Such a discriminatory provision may nevertheless be lawful however, if it can be brought under the limitation clause in s 36(1) FC, where courts can limit the right to gender equality if it is ‘reasonably justifiable in a democratic society’. In this matter the South African courts, like in the case of Dow v Attorney General, should take the stand that the constitution shall be interpreted in compliance with international human rights law. Art 2, 5 and 15 of CEDAW, for instance, directly direct states parties to accord equal legal capacity for men and women and take appropriate measures to modify or abolish customs that discriminate women. The argument that discrimination on grounds of gender can be held to be reasonably justifiable in a democratic society shall therefore be dismissed, or the courts will violate international human rights law.

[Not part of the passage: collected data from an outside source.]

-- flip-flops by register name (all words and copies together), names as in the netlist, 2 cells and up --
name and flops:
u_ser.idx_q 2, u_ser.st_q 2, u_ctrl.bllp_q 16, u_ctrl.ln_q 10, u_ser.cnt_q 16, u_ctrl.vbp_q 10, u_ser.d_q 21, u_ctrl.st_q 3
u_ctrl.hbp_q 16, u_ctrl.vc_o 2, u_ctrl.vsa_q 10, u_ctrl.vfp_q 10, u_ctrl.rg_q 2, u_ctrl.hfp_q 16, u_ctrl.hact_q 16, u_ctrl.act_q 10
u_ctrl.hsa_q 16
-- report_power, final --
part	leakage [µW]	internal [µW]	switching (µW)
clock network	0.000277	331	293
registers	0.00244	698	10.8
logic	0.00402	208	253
$ cat src/rtl/emu_pkg.sv
package emu_pkg;
  localparam int unsigned LVL_W_D = 3;
  localparam int unsigned TT_W_D  = 2;
  localparam int unsigned TM_W_D  = 3;
  localparam int unsigned PST_W_D = 4;
  localparam int unsigned VEC_W_D = 8;

  typedef enum logic [1:0] {
    CAUSE_NONE  = 2'd0,
    CAUSE_RESET = 2'd1,
    CAUSE_DEBUG = 2'd2,
    CAUSE_TRACE = 2'd3
  } emu_cause_e;
endpackage
**src/rtl/pirq_pkg.sv**
```systemverilog
package pirq_pkg;
   typedef enum logic [1:0] {
      RA_SENSE = 2'd0,
      RA_FLAG  = 2'd1,
      RA_EN    = 2'd2,
      RA_PRIO  = 2'd3
   } reg_addr_e;
endpackage

```
**src/rtl/pirq_sync_edge.sv**
```systemverilog
module pirq_sync_edge #(
   parameter int N      = 8,
   parameter int STAGES = 2
) (
   input  logic         clk,
   input  logic         rst_n,
   input  logic [N-1:0] pin_i,
   input  logic [N-1:0] sense_i,
   output logic [N-1:0] lvl_o,
   output logic [N-1:0] edge_o
);
   if (STAGES < 2) begin : g_bad_stages
      $error("pirq_sync_edge: STAGES must be at least 2");
   end

   for (genvar i = 0; i < N; i++) begin : g_bit
      logic [STAGES-1:0] sh;
      logic              last;
      always_ff @(posedge clk or negedge rst_n) begin
         if (!rst_n) begin
            sh   <= '0;
            last <= 1'b0;
         end else begin
            sh   <= {sh[STAGES-2:0], pin_i[i]};
            last <= sh[STAGES-1];
         end
      end
      assign lvl_o[i]  = sh[STAGES-1];
      // active now, inactive one cycle ago, both judged with the current sense
      assign edge_o[i] = (sh[STAGES-1] ^ sense_i[i]) & ~(last ^ sense_i[i]);

      p_edge_single_r3 : assert property (@(posedge clk) disable iff (!rst_n)
         edge_o[i] |=> !edge_o[i]);
   end
endmodule

```
**src/rtl/pirq_arbiter.sv**
```systemverilog
module pirq_arbiter #(
   parameter int N  = 8,
   parameter int VW = 3
) (
   input  logic          clk,
   input  logic          rst_n,
   input  logic [N-1:0]  req_i,
   input  logic [N-1:0]  prio_i,
   input  logic          ack_i,
   input  logic          ret_i,
   output logic          irq_req_o,
   output logic          irq_hi_o,
   output logic [VW-1:0] irq_vec_o
);
   logic [N-1:0]  hi_set, lo_set;
   logic          hit_hi, hit_lo;
   logic [VW-1:0] idx_hi, idx_lo;
   logic          in_hi, in_lo;

   assign hi_set = req_i & prio_i;
   assign lo_set = req_i & ~prio_i;

   // lowest index wins inside each level
   always_comb begin
      hit_hi = 1'b0; idx_hi = '0;
      hit_lo = 1'b0; idx_lo = '0;
      for (int i = N - 1; i >= 0; i--) begin
         if (hi_set[i]) begin hit_hi = 1'b1; idx_hi = VW'(i); end
         if (lo_set[i]) begin hit_lo = 1'b1; idx_lo = VW'(i); end
      end
   end

   always_comb begin
      irq_req_o = 1'b0;
      irq_hi_o  = 1'b0;
      irq_vec_o = '0;
      if (hit_hi && !in_hi) begin
         irq_req_o = 1'b1;
         irq_hi_o  = 1'b1;
         irq_vec_o = idx_hi;
      end else if (hit_lo && !in_hi && !in_lo) begin
         irq_req_o = 1'b1;
         irq_vec_o = idx_lo;
      end
   end

   always_ff @(posedge clk or negedge rst_n) begin
      if (!rst_n) begin
         in_hi <= 1'b0;
         in_lo <= 1'b0;
      end else if (ack_i && irq_req_o) begin
         if (irq_hi_o) in_hi <= 1'b1;
         else          in_lo <= 1'b1;
      end else if (ret_i) begin
         if (in_hi)      in_hi <= 1'b0;
         else if (in_lo) in_lo <= 1'b0;
      end
   end

   p_ack_valid_r7 : assert property (@(posedge clk) disable iff (!rst_n)
      ack_i |-> irq_req_o);
   p_no_lo_in_service_r7 : assert property (@(posedge clk) disable iff (!rst_n)
      (in_lo || in_hi) |-> !(irq_req_o && !irq_hi_o));
   p_no_pre_empt_hi_r7 : assert property (@(posedge clk) disable iff (!rst_n)
      in_hi |-> !irq_req_o);
   p_req_pending_r5 : assert property (@(posedge clk) disable iff (!rst_n)
      irq_req_o |-> req_i[irq_vec_o]);
   p_level_match_r6 : assert property (@(posedge clk) disable iff (!rst_n)
      irq_req_o |-> (irq_hi_o == prio_i[irq_vec_o]));
   p_ret_pops_hi_r9 : assert property (@(posedge clk) disable iff (!rst_n)
      (ret_i && !ack_i && in_hi) |=> (!in_hi && (in_lo == $past(in_lo))));
endmodule

```
**src/rtl/pin_irq_ctrl.sv**
```systemverilog
module pin_irq_ctrl
   import pirq_pkg::*;
#(
   parameter int NUM_SRC     = 8,
   parameter int DATA_W      = 8,
   parameter int SYNC_STAGES = 2,
   parameter bit WAKE_ASYNC  = 1'b1
) (
   input  logic                       clk,
   input  logic                       rst_n,
   input  logic                       reg_wr,
   input  logic [1:0]                 reg_addr,
   input  logic [DATA_W-1:0]          reg_wdata,
   output logic [DATA_W-1:0]          reg_rdata,
   input  logic [NUM_SRC-1:0]         pins,
   input  logic                       glb_en,
   input  logic                       ack,
   input  logic                       ret,
   input  logic                       power_down,
   output logic                       irq_req,
   output logic                       irq_hi,
   output logic [$clog2(NUM_SRC)-1:0] irq_vec,
   output logic                       wake
);
   localparam int VW = $clog2(NUM_SRC);

   if (DATA_W != NUM_SRC) begin : g_bad_width
      $error("pin_irq_ctrl: DATA_W must equal NUM_SRC");
   end
   if (NUM_SRC < 2) begin : g_bad_count
      $error("pin_irq_ctrl: NUM_SRC must be at least 2");
   end

   logic [NUM_SRC-1:0] sense_q, flag_q, en_q, prio_q;
   logic [NUM_SRC-1:0] lvl_w, edge_w, req_w;
   logic               wr_flag;

   pirq_sync_edge #(.N(NUM_SRC), .STAGES(SYNC_STAGES)) u_sync (
      .clk(clk), .rst_n(rst_n), .pin_i(pins), .sense_i(sense_q),
      .lvl_o(lvl_w), .edge_o(edge_w));

   assign wr_flag = reg_wr && (reg_addr == RA_FLAG);

   always_ff @(posedge clk or negedge rst_n) begin
      if (!rst_n) begin
         sense_q <= '0;
         flag_q  <= '0;
         en_q    <= '0;
         prio_q  <= '0;
      end else begin
         if (reg_wr && reg_addr == RA_SENSE) sense_q <= reg_wdata;
         if (reg_wr && reg_addr == RA_EN)    en_q    <= reg_wdata;
         if (reg_wr && reg_addr == RA_PRIO)  prio_q  <= reg_wdata;
         flag_q <= (wr_flag ? reg_wdata : flag_q) | edge_w;
      end
   end

   always_comb begin
      unique case (reg_addr)
         RA_SENSE: reg_rdata = sense_q;
         RA_FLAG:  reg_rdata = flag_q;
         RA_EN:    reg_rdata = en_q;
         default:  reg_rdata = prio_q;
      endcase
   end

   assign req_w = flag_q & en_q & {NUM_SRC{glb_en}};

   pirq_arbiter #(.N(NUM_SRC), .VW(VW)) u_arb (
      .clk(clk), .rst_n(rst_n), .req_i(req_w), .prio_i(prio_q),
      .ack_i(ack), .ret_i(ret),
      .irq_req_o(irq_req), .irq_hi_o(irq_hi), .irq_vec_o(irq_vec));

   if (WAKE_ASYNC) begin : g_wake_async
      assign wake = power_down & glb_en & (|(en_q & ((pins ^ sense_q) | flag_q)));
   end else begin : g_wake_sync
      assign wake = power_down & glb_en & (|(en_q & ((lvl_w ^ sense_q) | flag_q)));
   end

   p_set_wins_r4 : assert property (@(posedge clk) disable iff (!rst_n)
      (|edge_w) |=> ((flag_q & $past(edge_w)) == $past(edge_w)));
   p_flag_sticky_r8 : assert property (@(posedge clk) disable iff (!rst_n)
      !wr_flag |=> (($past(flag_q) & ~flag_q) == '0));
   p_wake_off_r10 : assert property (@(posedge clk) disable iff (!rst_n)
      !power_down |-> !wake);
   p_req_gated_r5 : assert property (@(posedge clk) disable iff (!rst_n)
      !glb_en |-> !irq_req);
endmodule

```
**config.mk**
```make
export PLATFORM = sky130hd
export DESIGN_NAME = pin_irq_ctrl
export DESIGN_NICKNAME = d
export VERILOG_FILES = /design/src/rtl/pirq_pkg.sv /design/src/rtl/pirq_sync_edge.sv /design/src/rtl/pirq_arbiter.sv /design/src/rtl/pin_irq_ctrl.sv
export SDC_FILE = /design/constraint.sdc
export NUM_CORES = 1
export LEC_CHECK = 0
export ABC_CLOCK_PERIOD_IN_PS = 1950
export BUFFER_PORTS_ARGS = -buffer_cell sky130_fd_sc_hd__buf_4
export CORE_UTILIZATION = 35
export DETAILED_ROUTE_END_ITERATION = 6
export GPL_TIMING_DRIVEN = 0
export HOLD_SLACK_MARGIN = 0.15
export PLACE_DENSITY = 0.6
export SLEW_MARGIN = 20
export SYNTH_ARGS = -nofsm -noshare
export SYNTH_HDL_FRONTEND = slang
export SYNTH_SLANG_ARGS = --single-unit
```
**constraint.sdc**
```tcl
create_clock -name clk -period 1.95 [get_ports clk]
set_input_delay 0.39 -clock clk [delete_from_list [all_inputs] [get_ports clk]]
set_output_delay 0.39 -clock clk [all_outputs]
set_load 0.03 [all_outputs]
```
==> impl_metrics.env <==
export IMPL_num_antenna_cells=0
export IMPL_report_final_hold_viol_count=0
export IMPL_timing_critical_path_mode_cell="sky130_fd_sc_hd__nand4_1"
export IMPL_failing_checks="setup timing"
export IMPL_finalSetupTns_ns=-1.07
export IMPL_pin_count_of_the_biggest_net_entering_global_routing=59
export IMPL_cap_viol_max_count=0
export IMPL_post_route_drc_count=0
export IMPL_worst_setup_path_end_kind="primary output"
export IMPL_std_cell_rows=32
export IMPL_synth_enable_flop_cells=0
export IMPL_post_route_cells_drive_above_1_share_pct=46.4
export IMPL_drt_iter0_drc=108
export IMPL_cpLargestDelayFamily="simple AND/OR/NAND/NOR gates"
export IMPL_drt_pass1_iter_count=4
export IMPL_timing_critical_path_slowest_stage_cell="sky130_fd_sc_hd__dfrtp_1"
export IMPL_chip_width_um=91.0
export IMPL_viasPerCell=5.12
export IMPL_status="complete, but fails checks"
export IMPL_netlist_area_leader_share_pct=52.3
export IMPL_cell_area_after_technology_mapping_um2=2770
export IMPL_ys_warnings_count=0
export IMPL_vias=2011
export IMPL_tritoncts_num_buffers=9
export IMPL_final_core_util_pct=48.8
export IMPL_insertion_delay_ns=0.34
export IMPL_critical_path_max_stage_delay_ns=0.41
export IMPL_clk_root_buffer_cell="sky130_fd_sc_hd__clkbuf_8"
export IMPL_place_gp_congestion=0.738
export IMPL_crit_type="flip-flop to primary output"
export IMPL_rsz0062_at_grt="yes"
export IMPL_antenna_left=0
export IMPL_routed_wirelength_um=6320
export IMPL_worst_slew_pin_transition_ns=0.738
export IMPL_placement_io_buffers=37
export IMPL_die_area_um2=8290
export IMPL_setup_reg_to_reg_worst_slack_ns=0.34
export IMPL_ys_flop_type="sky130_fd_sc_hd__dfrtp_1"
export IMPL_yosys_top_cells_area="sky130_fd_sc_hd__dfrtp_1 52%, sky130_fd_sc_hd__mux2_2 9.7%, sky130_fd_sc_hd__mux4_2 6.5%"
export IMPL_total_leakage_power_nw=1.69
export IMPL_first_global_vias=2029
export IMPL_maxSlewViolCount=0
export IMPL_cts_reportedPaths_clkPinSlew_ns=0.07
export IMPL_clock_sink_count=58
export IMPL_synth_top_area_cell="sky130_fd_sc_hd__dfrtp_1"
export IMPL_placed_cell_area_um2=3200
export IMPL_synth_seq_cells=58
export IMPL_timing_critical_path_from_type="flip-flop"
export IMPL_boundaryPins=39
export IMPL_clk_path_buf_depth=2
export IMPL_first_pass_grt_wire_length_um=10400
export IMPL_chipHeight_um=91.0
export IMPL_maximum_resistive_drop_on_vdd_mv=0.617
export IMPL_mappedNetlistNets=238
export IMPL_arrival_ns=1.82
export IMPL_timing_final_setup_violations=6
export IMPL_detailedPlacementHpwl_um=4240
export IMPL_tritoncts="built"
export IMPL_fmaxAchievable_ghz=0.452
export IMPL_yosysUniqueCellTypes=39
export IMPL_post_synth_cell_area_avg_um2=13.0
export IMPL_crit_share_post_route_pct=114
export IMPL_flow_area_growth_from_synthesis_pct=35.4
export IMPL_cts_htree_levels=3
export IMPL_critical_path_n_buffers_inverters=1
export IMPL_grtUsageTotal_pct=16.9
export IMPL_worstPathMaxFanout=4
export IMPL_timing_critical_path_cells="nand4_1 -> nand4_1 -> nor2_4 -> nand3_1 -> o22ai_2 -> buf_6"
export IMPL_place_detailed_instances=352
export IMPL_detail_route_wl_per_cell_um=16.1
export IMPL_syn_instance_count=213
export IMPL_min_path_type="input port to flip-flop"
export IMPL_nNetsFinal=311
export IMPL_skew_ns=0.00662
export IMPL_grt_antenna_before_repair=0
export IMPL_design_area_um2=3750
export IMPL_synth_async_reset_ratio_pct=100
export IMPL_required_ns=1.56
export IMPL_power_per_cell_area_nw_per_um2=1110
export IMPL_synth_yosys_seq_area_share_pct=52.3
export IMPL_layout_cells_non_filler=393
export IMPL_grt_overflow=0
export IMPL_timing_final_crit_period_ns=2.21
export IMPL_setup_ws_ns=-0.263
export IMPL_floorplan_initialDensity_pct=36.1
export IMPL_max_slew_margin_rel_pct=50.8
export IMPL_core_region_area_um2=7690
==> cell usage in the layout (no fill, tap or decap), types with 4 or more instances in the layout <==
| cell | netlist | layout |
|---|---|---|
| sky130_fd_sc_hd__buf_4 | 1 | 42 |
| sky130_fd_sc_hd__xor2_1 | 8 | 8 |
| sky130_fd_sc_hd__o211ai_1 | 8 | 8 |
| sky130_fd_sc_hd__mux4_2 | 8 | 8 |
| sky130_fd_sc_hd__o21ai_1 | 0 | 5 |
| sky130_fd_sc_hd__dlygate4sd3_1 | 0 | 4 |
| sky130_fd_sc_hd__mux2i_1 | 8 | 8 |
| sky130_fd_sc_hd__nand4_1 | 11 | 11 |
| sky130_fd_sc_hd__mux2_2 | 24 | 24 |
| sky130_fd_sc_hd__buf_6 | 1 | 18 |
| sky130_fd_sc_hd__dfrtp_1 | 58 | 54 |
| sky130_fd_sc_hd__clkbuf_8 | 0 | 11 |
| sky130_fd_sc_hd__nand2_1 | 23 | 22 |
| sky130_fd_sc_hd__dfrtp_2 | 0 | 4 |
| sky130_fd_sc_hd__nor2_1 | 11 | 10 |
| sky130_fd_sc_hd__o21ai_0 | 11 | 6 |
==> path summary, 6_finish.rpt <==
path,start,endpoint,cells past startpoint
max reg2reg,prio_q[3],u_arb.in_lo,6
min reg2reg,u_sync.g_bit[0].sh[0],u_sync.g_bit[0].sh[1],0
min in group asynchronous,rst_n,u_sync.g_bit[4].sh[0],2
max,prio_q[3],irq_vec[0],6
max in group asynchronous,rst_n,flag_q[1],2
min,pins[5],u_sync.g_bit[5].sh[0],1
==> worst reg2reg max path: cells and delay by family, from the launching register on <==
family / cells / cell delay [ns]
AOI/OAI and AO/OA: 2 / 0.37
buffers and inverters: 1 / 0.21
DFF: 1 / 0.41
and+or+nand+nor: 3 / 0.51
==> kinds of logic (layout without fill, tap and decap cells) <==
group / Yosys count / count (layout) / synth area share [%]
AOI/OAI and AO/OA: 31 / 31 / 7.71
muxes: 40 / 40 / 19.1
and+or+nand+nor: 69 / 69 / 16.3
buffers and inverters: 7 / 85 / 2.03
DFF: 58 / 58 / 52.3
xor gates and xnor gates: 8 / 8 / 2.53
==> sequential cells by signal, summed over array words and instances (netlist names) <==
name and flops:
u_sync.g_bit.last 8, prio_q 8, u_arb.in_hi 1, u_sync.g_bit.sh 16, sense_q 8, en_q 8, u_arb.in_lo 1, flag_q 8
==> area by class of cell <==
cell class | instances | area [µm²]
Buffer | 5 | 48.8
Tap cell | 102 | 128
Multi-Input combinational cell | 148 | 1320
Sequential cell | 58 | 1460
Clock buffer | 12 | 155
Timing Repair Buffer | 62 | 539
Inverter | 2 | 7.51
Fill cell | 736 | 3930
Clock inverter | 4 | 97.6
==> layer usage <==
metal | wire length (µm) | global-route usage (%)
met1 | 2960 | 21.4
met2 | 3000 | 26.3
met3 | 219 | 4.36
met4 | 134 | 9.13
met5 | 0 | 0
==> Yosys cell counts (2+ instances only) <==
cell                       number
sky130_fd_sc_hd__mux4_2         8
sky130_fd_sc_hd__nand4b_2       6
sky130_fd_sc_hd__mux2i_1        8
sky130_fd_sc_hd__nor2_1        11
sky130_fd_sc_hd__nand3b_1       2
sky130_fd_sc_hd__mux2_2        24
sky130_fd_sc_hd__o21ai_0       11
sky130_fd_sc_hd__a31oi_1        3
sky130_fd_sc_hd__nand4b_1       2
sky130_fd_sc_hd__xor2_1         8
sky130_fd_sc_hd__nand4_1       11
sky130_fd_sc_hd__nand4_2        3
sky130_fd_sc_hd__nand2_1       23
sky130_fd_sc_hd__buf_2          2
sky130_fd_sc_hd__inv_1          2
sky130_fd_sc_hd__nand2b_1       2
sky130_fd_sc_hd__dfrtp_1       58
sky130_fd_sc_hd__o211ai_1       8
==> stage by stage <==
step | hold WS (ns) | setup slack (ns) | power [mW]
after floorplan | 0.0944 | 0.0136 | 2.24
after global placement | 0.332 | -0.0537 | 2.58
after detailed placement | 0.336 | -0.0646 | 2.60
after CTS | 0.150 | -0.206 | 4.18
after global routing | 0.150 | -0.347 | 4.40
final | 0.170 | -0.263 | 4.19
==> where the power goes <==
group / internal [mW] / total, mW / leakage [nW] / switching (mW)
registers: 1.36 / 1.54 / 0.664 / 0.175
clock network: 0.919 / 1.39 / 0.123 / 0.472
logic: 0.643 / 1.26 / 0.907 / 0.612
total: 2.93 / 4.19 / 1.69 / 1.26
==> what timing repair did <==
action / 4_1_cts / 5_1_grt
hold buffers: 2 / 2
pin swaps: 10 / 7
endpoints found under the setup margin: 6 / 12
hold endpoints to repair: 54 / 2
resized for setup: 20 / 12
buffers inserted: 19 / 5
Power figures use the tool's default switching activity.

This thesis sympathises with the understanding of culture as a constantly evolving, dynamic body that is continually in a process of contestation, rather than a uniform and static one. Cultural values in a particular era are challenged by up-springing sub-cultures which question the dominant cultural norms. Culture can therefore not be seen as a given factor but rather as a creative process of social and economical relationships open to opportunistic manipulation. The subordinate position of women in customary law can be seen as one example of such manipulation. Consequently there lies a danger in accepting values, practices and arguments merely on the basis of their claim to a traditional, cultural pedigree. Furthermore the customary law conflict needs to be reconceptualised. It is not a struggle between the rights to equality and culture in the sense that one value has to win out. Rather it is an intra-cultural conflict between different interest groups battling to alter power relations within their very culture – a dynamic culture that is constantly changing.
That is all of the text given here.